(Exercise aim): Which lines in the records below contain the word "wire"? Copy each one out.

Collected data:
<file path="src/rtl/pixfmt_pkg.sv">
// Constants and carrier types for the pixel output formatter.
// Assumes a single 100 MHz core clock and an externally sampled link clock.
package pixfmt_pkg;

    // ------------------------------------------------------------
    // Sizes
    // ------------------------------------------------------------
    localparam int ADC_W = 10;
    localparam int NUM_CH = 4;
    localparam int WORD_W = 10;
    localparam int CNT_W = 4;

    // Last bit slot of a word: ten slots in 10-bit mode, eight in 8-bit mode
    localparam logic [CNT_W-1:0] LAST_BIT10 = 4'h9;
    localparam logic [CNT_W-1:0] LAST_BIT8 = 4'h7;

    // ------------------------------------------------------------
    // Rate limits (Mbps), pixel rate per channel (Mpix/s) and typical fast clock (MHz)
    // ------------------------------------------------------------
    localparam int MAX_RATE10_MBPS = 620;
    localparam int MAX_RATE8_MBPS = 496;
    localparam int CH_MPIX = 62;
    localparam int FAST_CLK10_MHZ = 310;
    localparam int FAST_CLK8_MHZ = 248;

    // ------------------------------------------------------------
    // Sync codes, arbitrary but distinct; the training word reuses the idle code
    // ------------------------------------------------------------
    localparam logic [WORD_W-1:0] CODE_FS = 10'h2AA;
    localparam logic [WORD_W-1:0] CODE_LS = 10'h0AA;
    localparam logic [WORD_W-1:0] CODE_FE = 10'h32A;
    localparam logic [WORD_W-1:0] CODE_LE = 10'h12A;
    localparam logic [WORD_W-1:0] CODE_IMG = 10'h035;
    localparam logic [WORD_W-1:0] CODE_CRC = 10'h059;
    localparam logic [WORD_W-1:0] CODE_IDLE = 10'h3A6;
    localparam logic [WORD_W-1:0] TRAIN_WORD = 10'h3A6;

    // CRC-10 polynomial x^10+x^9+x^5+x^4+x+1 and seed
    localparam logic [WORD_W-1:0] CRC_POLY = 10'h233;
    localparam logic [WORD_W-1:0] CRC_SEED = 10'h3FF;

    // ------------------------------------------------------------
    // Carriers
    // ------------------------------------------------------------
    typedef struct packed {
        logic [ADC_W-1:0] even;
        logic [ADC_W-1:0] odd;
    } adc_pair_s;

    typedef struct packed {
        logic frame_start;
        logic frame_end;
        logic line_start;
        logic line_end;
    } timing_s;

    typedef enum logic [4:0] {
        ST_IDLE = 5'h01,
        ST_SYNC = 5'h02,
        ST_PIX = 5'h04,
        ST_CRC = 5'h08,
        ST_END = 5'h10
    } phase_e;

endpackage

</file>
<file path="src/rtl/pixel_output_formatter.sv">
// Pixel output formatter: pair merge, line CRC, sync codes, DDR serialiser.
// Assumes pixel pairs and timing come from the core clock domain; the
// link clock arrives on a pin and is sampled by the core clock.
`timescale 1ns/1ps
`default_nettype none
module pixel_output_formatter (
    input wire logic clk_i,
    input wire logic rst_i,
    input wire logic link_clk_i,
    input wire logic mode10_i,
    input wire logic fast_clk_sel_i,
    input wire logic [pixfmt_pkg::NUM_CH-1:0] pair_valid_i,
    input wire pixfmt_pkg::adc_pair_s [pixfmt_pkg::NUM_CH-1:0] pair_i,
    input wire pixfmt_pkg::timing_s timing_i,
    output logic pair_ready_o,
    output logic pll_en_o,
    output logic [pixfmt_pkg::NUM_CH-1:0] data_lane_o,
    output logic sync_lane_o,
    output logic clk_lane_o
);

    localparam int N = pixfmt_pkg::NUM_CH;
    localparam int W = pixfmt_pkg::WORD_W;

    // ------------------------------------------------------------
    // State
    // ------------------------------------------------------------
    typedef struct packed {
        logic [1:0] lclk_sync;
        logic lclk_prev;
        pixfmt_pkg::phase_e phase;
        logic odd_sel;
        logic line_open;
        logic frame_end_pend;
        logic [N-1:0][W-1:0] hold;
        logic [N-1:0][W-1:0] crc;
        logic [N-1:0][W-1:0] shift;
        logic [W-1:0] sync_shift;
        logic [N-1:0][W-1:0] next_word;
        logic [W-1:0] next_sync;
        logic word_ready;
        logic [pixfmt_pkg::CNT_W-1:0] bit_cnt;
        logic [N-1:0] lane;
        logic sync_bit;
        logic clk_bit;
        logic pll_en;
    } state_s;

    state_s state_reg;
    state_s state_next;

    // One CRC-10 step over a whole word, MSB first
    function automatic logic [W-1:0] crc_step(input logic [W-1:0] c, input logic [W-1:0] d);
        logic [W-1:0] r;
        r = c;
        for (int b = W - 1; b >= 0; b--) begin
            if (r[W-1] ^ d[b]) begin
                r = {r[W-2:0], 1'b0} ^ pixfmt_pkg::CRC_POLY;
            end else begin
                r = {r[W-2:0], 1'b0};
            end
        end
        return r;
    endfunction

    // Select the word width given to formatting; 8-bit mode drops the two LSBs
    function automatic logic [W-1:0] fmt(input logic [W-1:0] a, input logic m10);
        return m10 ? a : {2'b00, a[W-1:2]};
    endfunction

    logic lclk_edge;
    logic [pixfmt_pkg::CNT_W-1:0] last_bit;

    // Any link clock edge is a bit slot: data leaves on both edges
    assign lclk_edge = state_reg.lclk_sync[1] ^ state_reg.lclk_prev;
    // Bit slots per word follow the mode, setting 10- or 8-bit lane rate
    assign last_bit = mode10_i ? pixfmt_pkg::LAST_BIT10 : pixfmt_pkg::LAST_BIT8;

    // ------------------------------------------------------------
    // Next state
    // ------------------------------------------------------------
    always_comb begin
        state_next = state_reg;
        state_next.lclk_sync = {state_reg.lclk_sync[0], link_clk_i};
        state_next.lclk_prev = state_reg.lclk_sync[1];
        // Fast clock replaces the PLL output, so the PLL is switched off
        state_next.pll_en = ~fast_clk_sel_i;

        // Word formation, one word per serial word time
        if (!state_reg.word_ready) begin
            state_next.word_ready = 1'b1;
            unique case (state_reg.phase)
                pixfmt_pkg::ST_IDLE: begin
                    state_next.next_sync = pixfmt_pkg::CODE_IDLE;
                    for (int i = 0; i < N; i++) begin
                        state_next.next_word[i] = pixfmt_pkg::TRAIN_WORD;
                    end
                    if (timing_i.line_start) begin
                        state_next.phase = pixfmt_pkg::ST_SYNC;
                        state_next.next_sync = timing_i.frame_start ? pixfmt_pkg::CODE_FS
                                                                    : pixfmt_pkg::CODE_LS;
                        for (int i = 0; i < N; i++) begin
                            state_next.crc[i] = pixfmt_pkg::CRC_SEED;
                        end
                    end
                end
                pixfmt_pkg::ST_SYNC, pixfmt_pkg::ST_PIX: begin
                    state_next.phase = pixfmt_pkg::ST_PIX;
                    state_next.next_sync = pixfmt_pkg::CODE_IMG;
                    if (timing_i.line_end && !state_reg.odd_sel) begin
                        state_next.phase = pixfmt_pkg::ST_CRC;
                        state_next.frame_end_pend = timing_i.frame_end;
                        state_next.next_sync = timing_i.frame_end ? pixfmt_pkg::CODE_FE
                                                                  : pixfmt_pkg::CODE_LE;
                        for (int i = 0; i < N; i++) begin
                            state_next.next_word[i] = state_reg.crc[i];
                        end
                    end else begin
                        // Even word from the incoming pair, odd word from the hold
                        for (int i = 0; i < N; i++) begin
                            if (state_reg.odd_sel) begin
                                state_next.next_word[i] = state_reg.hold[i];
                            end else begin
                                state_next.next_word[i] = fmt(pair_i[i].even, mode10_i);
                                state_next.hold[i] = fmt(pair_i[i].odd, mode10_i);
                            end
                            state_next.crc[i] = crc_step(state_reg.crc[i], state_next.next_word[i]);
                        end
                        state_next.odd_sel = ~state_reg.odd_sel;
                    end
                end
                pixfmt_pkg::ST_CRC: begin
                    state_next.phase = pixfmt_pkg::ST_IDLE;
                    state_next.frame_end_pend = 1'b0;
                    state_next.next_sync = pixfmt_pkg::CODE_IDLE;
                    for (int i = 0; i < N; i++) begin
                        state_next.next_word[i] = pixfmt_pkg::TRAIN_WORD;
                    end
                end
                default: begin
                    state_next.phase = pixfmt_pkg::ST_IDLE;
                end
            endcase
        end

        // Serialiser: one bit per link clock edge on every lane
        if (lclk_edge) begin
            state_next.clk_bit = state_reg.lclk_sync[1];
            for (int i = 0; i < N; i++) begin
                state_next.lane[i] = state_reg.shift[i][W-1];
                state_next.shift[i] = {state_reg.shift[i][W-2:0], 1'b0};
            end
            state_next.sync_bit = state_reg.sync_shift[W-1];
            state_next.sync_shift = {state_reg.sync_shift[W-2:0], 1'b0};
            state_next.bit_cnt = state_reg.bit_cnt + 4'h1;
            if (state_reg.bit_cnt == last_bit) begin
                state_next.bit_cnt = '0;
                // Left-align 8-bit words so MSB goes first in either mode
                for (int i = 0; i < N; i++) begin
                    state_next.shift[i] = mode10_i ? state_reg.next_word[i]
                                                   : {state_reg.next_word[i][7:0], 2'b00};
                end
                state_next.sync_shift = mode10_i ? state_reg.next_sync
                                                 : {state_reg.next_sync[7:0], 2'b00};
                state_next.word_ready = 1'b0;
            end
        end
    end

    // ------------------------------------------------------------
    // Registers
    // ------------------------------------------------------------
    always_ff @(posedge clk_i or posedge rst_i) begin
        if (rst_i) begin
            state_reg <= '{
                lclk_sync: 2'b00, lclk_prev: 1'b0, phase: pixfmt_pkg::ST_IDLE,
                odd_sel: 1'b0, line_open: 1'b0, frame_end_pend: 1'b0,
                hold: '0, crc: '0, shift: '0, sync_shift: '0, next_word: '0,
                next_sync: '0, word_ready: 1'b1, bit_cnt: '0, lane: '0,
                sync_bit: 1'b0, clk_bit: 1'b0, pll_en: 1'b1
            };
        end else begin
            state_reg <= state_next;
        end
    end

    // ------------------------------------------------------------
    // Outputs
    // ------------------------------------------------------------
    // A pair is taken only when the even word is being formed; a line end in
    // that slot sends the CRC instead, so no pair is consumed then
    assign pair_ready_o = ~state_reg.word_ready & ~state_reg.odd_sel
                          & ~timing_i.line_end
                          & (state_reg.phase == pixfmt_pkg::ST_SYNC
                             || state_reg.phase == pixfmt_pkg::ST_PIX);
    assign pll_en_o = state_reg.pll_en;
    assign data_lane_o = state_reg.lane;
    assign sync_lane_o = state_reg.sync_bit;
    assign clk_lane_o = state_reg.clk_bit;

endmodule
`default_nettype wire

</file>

--

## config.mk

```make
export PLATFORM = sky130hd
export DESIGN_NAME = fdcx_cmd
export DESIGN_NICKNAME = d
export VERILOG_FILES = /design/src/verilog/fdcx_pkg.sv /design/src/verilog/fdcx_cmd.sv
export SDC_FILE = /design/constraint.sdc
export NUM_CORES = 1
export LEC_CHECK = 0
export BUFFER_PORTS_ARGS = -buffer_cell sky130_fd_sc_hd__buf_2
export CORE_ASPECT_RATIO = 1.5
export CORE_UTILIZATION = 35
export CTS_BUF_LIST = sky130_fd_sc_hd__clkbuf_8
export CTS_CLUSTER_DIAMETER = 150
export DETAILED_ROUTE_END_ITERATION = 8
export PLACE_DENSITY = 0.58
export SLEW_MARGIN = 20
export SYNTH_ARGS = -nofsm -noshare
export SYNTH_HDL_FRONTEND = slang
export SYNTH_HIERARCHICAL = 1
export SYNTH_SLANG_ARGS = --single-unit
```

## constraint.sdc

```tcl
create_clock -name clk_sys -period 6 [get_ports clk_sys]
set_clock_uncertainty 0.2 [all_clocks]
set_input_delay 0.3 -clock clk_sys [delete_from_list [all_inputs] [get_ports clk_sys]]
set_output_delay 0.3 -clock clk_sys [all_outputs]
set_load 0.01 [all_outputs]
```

(Solved exercise):
    input wire logic clk_i,
    input wire logic rst_i,
    input wire logic link_clk_i,
    input wire logic mode10_i,
    input wire logic fast_clk_sel_i,
    input wire logic [pixfmt_pkg::NUM_CH-1:0] pair_valid_i,
    input wire pixfmt_pkg::adc_pair_s [pixfmt_pkg::NUM_CH-1:0] pair_i,
    input wire pixfmt_pkg::timing_s timing_i,
`default_nettype wire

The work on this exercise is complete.